* _Work instruction_: Begin at the top of the records and copy each line exactly. The line containing "No functional check" is the last one to include.

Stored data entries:
########

From an optimization exercise on the open Yosys and OpenROAD flow, aimed at small area, a short achievable clock period and few clock cycles per item; shortcuts taken in it are not production practice.
No functional check of the RTL was part of any run shown here.
Power figures rest on the tool's default switching activity, not on a simulated workload.

`design/flow/config.mk`:
```
export PLATFORM = sky130hd
export DESIGN_NAME = address_region_dispatch_table
export DESIGN_NICKNAME = address_region_dispatch_table
export VERILOG_FILES = /design/flow/design.v
export SDC_FILE = /design/flow/constraint.sdc
export NUM_CORES = 4
export LEC_CHECK = 0
export ABC_CLOCK_PERIOD_IN_PS = 2500
export CAP_MARGIN = 20
export CORE_MARGIN = 2
export CORE_UTILIZATION = 40
export SETUP_SLACK_MARGIN = 3.4
export SLEW_MARGIN = 20
```
`design/flow/constraint.sdc`:
```
create_clock -name core_clock -period 6.0 [get_ports {clk}]
set_input_delay 1.2000 -clock core_clock [delete_from_list [all_inputs] [get_ports {clk}]]
set_output_delay 1.2000 -clock core_clock [all_outputs]
set_load 0.01 [all_outputs]
```
`design/flow/design.v`:
```
`timescale 1ns / 1ps
`default_nettype none
package ardt_pkg;
	localparam int ENTRIES    = 16;
	localparam int ADDR_WIDTH = 32;
	localparam int TAG_WIDTH  = 16;
	localparam int SLOT_W     = 4;
	localparam logic [1:0] OP_REGISTER   = 2'd0;
	localparam logic [1:0] OP_UNREGISTER = 2'd1;
	localparam logic [1:0] OP_DISPATCH   = 2'd2;
	localparam logic [1:0] STAT_OK       = 2'd0;
	localparam logic [1:0] STAT_MISS     = 2'd1;
	localparam logic [1:0] STAT_ZERO_LEN = 2'd2;
	localparam logic [1:0] STAT_FULL     = 2'd3;
endpackage
`default_nettype wire
`timescale 1ns / 1ps
`default_nettype none
module ardt_range_cmp (
	input  logic [31:0] addr,
	input  logic [31:0] base,
	input  logic [31:0] lim,
	input  logic        wrap,
	output logic        hit
);
	logic ge_base;
	logic ge_end;
	ardt_ge u_ge_base (.a(addr), .b(base), .ge(ge_base));
	ardt_ge u_ge_end  (.a(addr), .b(lim),  .ge(ge_end));
	assign hit = wrap ? (ge_base | !ge_end) : (ge_base & !ge_end);
endmodule
module ardt_ge (
	input  logic [31:0] a,
	input  logic [31:0] b,
	output logic        ge
);
	always_comb begin
		logic [31:0] g, p;
		g = a & ~b;
		p = a | ~b;
		for (int w = 1; w < 32; w = w * 2) begin
			for (int i = 0; i < 32; i++) begin
				if ((i % (2 * w)) == (2 * w - 1)) begin
					g[i] = g[i] | (p[i] & g[i - w]);
					p[i] = p[i] & p[i - w];
				end
			end
		end
		ge = g[31] | p[31];
	end
endmodule
`default_nettype wire
`timescale 1ns / 1ps
`default_nettype none
module ardt_slot_mem (
	input  logic             clk,
	input  logic [15:0]      wr_sel,
	input  logic [31:0]      wr_base,
	input  logic [31:0]      wr_lim,
	input  logic             wr_wrap,
	input  logic [15:0]      wr_tag,
	output logic [16*32-1:0] base_o,
	output logic [16*32-1:0] lim_o,
	output logic [15:0]      wrap_o,
	output logic [16*16-1:0] tag_o
);
	logic [31:0] base_q [16];
	logic [31:0] lim_q  [16];
	logic        wrap_q [16];
	logic [15:0] tag_q  [16];
	always_ff @(posedge clk) begin
		for (int i = 0; i < 16; i++) begin
			if (wr_sel[i]) begin
				base_q[i] <= wr_base;
				lim_q[i]  <= wr_lim;
				wrap_q[i] <= wr_wrap;
				tag_q[i]  <= wr_tag;
			end
		end
	end
	always_comb begin
		for (int i = 0; i < 16; i++) begin
			base_o[i*32 +: 32] = base_q[i];
			lim_o[i*32 +: 32]  = lim_q[i];
			wrap_o[i]          = wrap_q[i];
			tag_o[i*16 +: 16]  = tag_q[i];
		end
	end
endmodule
`default_nettype wire
`timescale 1ns / 1ps
`default_nettype none
module ardt_ctrl (
	input  logic        clk,
	input  logic        arst_n,
	input  logic        accept,
	output logic        req_ready,
	input  logic        push,
	input  logic [21:0] push_data,
	output logic        rsp_valid,
	input  logic        rsp_ready,
	output logic [21:0] rsp_data
);
	logic [21:0] ent0_q, ent1_q, ent2_q;
	logic [2:0]  occ_q;      
	logic [1:0]  cnt_q;
	logic        ready_q;
	logic        pop;
	logic [1:0]  cnt_d;
	assign pop       = occ_q[0] && rsp_ready;
	assign rsp_valid = occ_q[0];
	assign rsp_data  = ent0_q;
	assign req_ready = ready_q;
	always_comb begin
		cnt_d = cnt_q;
		if (accept && !pop) cnt_d = cnt_q + 2'd1;
		else if (!accept && pop) cnt_d = cnt_q - 2'd1;
	end
	always_ff @(posedge clk or negedge arst_n) begin
		if (!arst_n) begin
			occ_q   <= '0;
			cnt_q   <= '0;
			ready_q <= 1'b0;
		end else begin
			cnt_q   <= cnt_d;
			ready_q <= (cnt_d != 2'd3);
			if (pop && !push)      occ_q <= {1'b0, occ_q[2:1]};
			else if (push && !pop) occ_q <= {occ_q[1:0], 1'b1};
		end
	end
	always_ff @(posedge clk) begin
		if (pop) begin
			ent0_q <= (push && !occ_q[1]) ? push_data : ent1_q;
			ent1_q <= (push && occ_q[1] && !occ_q[2]) ? push_data : ent2_q;
			if (push && occ_q[2]) ent2_q <= push_data;
		end else if (push) begin
			if (!occ_q[0])                ent0_q <= push_data;
			if (occ_q[0] && !occ_q[1])    ent1_q <= push_data;
			if (occ_q[1] && !occ_q[2])    ent2_q <= push_data;
		end
	end
endmodule
`default_nettype wire
`timescale 1ns / 1ps
`default_nettype none
module address_region_dispatch_table (
	input  logic        clk,
	input  logic        arst_n,
	input  logic        req_valid,
	output logic        req_ready,
	input  logic [1:0]  req_opcode,
	input  logic [31:0] req_address,
	input  logic [31:0] req_length,
	input  logic [15:0] req_handler_tag,
	input  logic [3:0]  req_ticket,
	output logic        rsp_valid,
	input  logic        rsp_ready,
	output logic [1:0]  rsp_status,
	output logic [3:0]  rsp_ticket_out,
	output logic [15:0] rsp_tag_out
);
	logic accept;
	assign accept = req_valid && req_ready;
	logic [15:0]      valid_q;
	logic [15:0]      wr_sel;
	logic [16*32-1:0] base_a;
	logic [16*32-1:0] lim_a;
	logic [15:0]      wrap_a;
	logic [16*16-1:0] tag_a;
	logic [31:0]      wr_lim;
	logic             wr_wrap;
	assign {wr_wrap, wr_lim} = {1'b0, req_address} + {1'b0, req_length};
	ardt_slot_mem u_slot_mem (
		.clk     (clk),
		.wr_sel  (wr_sel),
		.wr_base (req_address),
		.wr_lim  (wr_lim),
		.wr_wrap (wr_wrap),
		.wr_tag  (req_handler_tag),
		.base_o  (base_a),
		.lim_o   (lim_a),
		.wrap_o  (wrap_a),
		.tag_o   (tag_a)
	);
	logic        is_reg, is_unreg, is_disp, len_zero;
	logic [15:0] hit;
	logic [15:0] free_first;
	logic [15:0] tk_dec;
	logic [15:0] cand;
	logic [1:0]  st_none;
	assign is_reg   = (req_opcode == ardt_pkg::OP_REGISTER);
	assign is_unreg = (req_opcode == ardt_pkg::OP_UNREGISTER);
	assign is_disp  = (req_opcode == ardt_pkg::OP_DISPATCH);
	assign len_zero = (req_length == 32'd0);
	for (genvar i = 0; i < 16; i++) begin : g_cmp
		logic h;
		ardt_range_cmp u_cmp (
			.addr (req_address),
			.base (base_a[i*32 +: 32]),
			.lim  (lim_a[i*32 +: 32]),
			.wrap (wrap_a[i]),
			.hit  (h)
		);
		assign hit[i] = h && valid_q[i];
	end
	always_comb begin
		for (int i = 0; i < 16; i++) begin
			free_first[i] = !valid_q[i];
			for (int j = 0; j < i; j++) if (!valid_q[j]) free_first[i] = 1'b0;
			tk_dec[i] = (req_ticket == 4'(i));
		end
	end
	assign wr_sel = (accept && is_reg && !len_zero) ? free_first : 16'd0;
	always_comb begin
		if (is_disp)                    cand = hit;
		else if (is_reg && !len_zero)   cand = ~valid_q;
		else if (is_unreg)              cand = tk_dec & valid_q;
		else                            cand = 16'd0;
	end
	always_comb begin
		if (is_reg) st_none = len_zero ? ardt_pkg::STAT_ZERO_LEN : ardt_pkg::STAT_FULL;
		else        st_none = ardt_pkg::STAT_MISS;
	end
	always_ff @(posedge clk or negedge arst_n) begin
		if (!arst_n) begin
			valid_q <= '0;
		end else if (accept) begin
			if (is_reg && !len_zero) valid_q <= valid_q | free_first;
			else if (is_unreg)       valid_q <= valid_q & ~tk_dec;
		end
	end
	logic        s_v;
	logic [15:0] s_cand;
	logic [1:0]  s_st;
	logic        s_unreg;
	logic [3:0]  s_tk;
	always_ff @(posedge clk or negedge arst_n) begin
		if (!arst_n) s_v <= 1'b0;
		else         s_v <= accept;
	end
	always_ff @(posedge clk) begin
		s_cand  <= cand;
		s_st    <= st_none;
		s_unreg <= is_unreg;
		s_tk    <= req_ticket;
	end
	logic [15:0] pick;
	logic [3:0]  pick_idx;
	logic [15:0] pick_tag;
	logic [21:0] res;
	always_comb begin
		pick_idx = 4'd0;
		pick_tag = 16'd0;
		for (int i = 0; i < 16; i++) begin
			pick[i] = s_cand[i];
			for (int j = 0; j < i; j++) if (s_cand[j]) pick[i] = 1'b0;
			if (pick[i]) pick_idx = pick_idx | 4'(i);
			pick_tag = pick_tag | ({16{pick[i]}} & tag_a[i*16 +: 16]);
		end
	end
	assign res[21:20] = (s_cand != 16'd0) ? ardt_pkg::STAT_OK : s_st;
	assign res[19:16] = s_unreg ? s_tk : pick_idx;
	assign res[15:0]  = pick_tag;
	logic [21:0] rsp_data;
	ardt_ctrl u_ctrl (
		.clk       (clk),
		.arst_n    (arst_n),
		.accept    (accept),
		.req_ready (req_ready),
		.push      (s_v),
		.push_data (res),
		.rsp_valid (rsp_valid),
		.rsp_ready (rsp_ready),
		.rsp_data  (rsp_data)
	);
	assign rsp_status     = rsp_data[21:20];
	assign rsp_ticket_out = rsp_data[19:16];
	assign rsp_tag_out    = rsp_data[15:0];
endmodule
`default_nettype wire
```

########

* _Task solution_:
From an optimization exercise on the open Yosys and OpenROAD flow, aimed at small area, a short achievable clock period and few clock cycles per item; shortcuts taken in it are not production practice.
No functional check of the RTL was part of any run shown here.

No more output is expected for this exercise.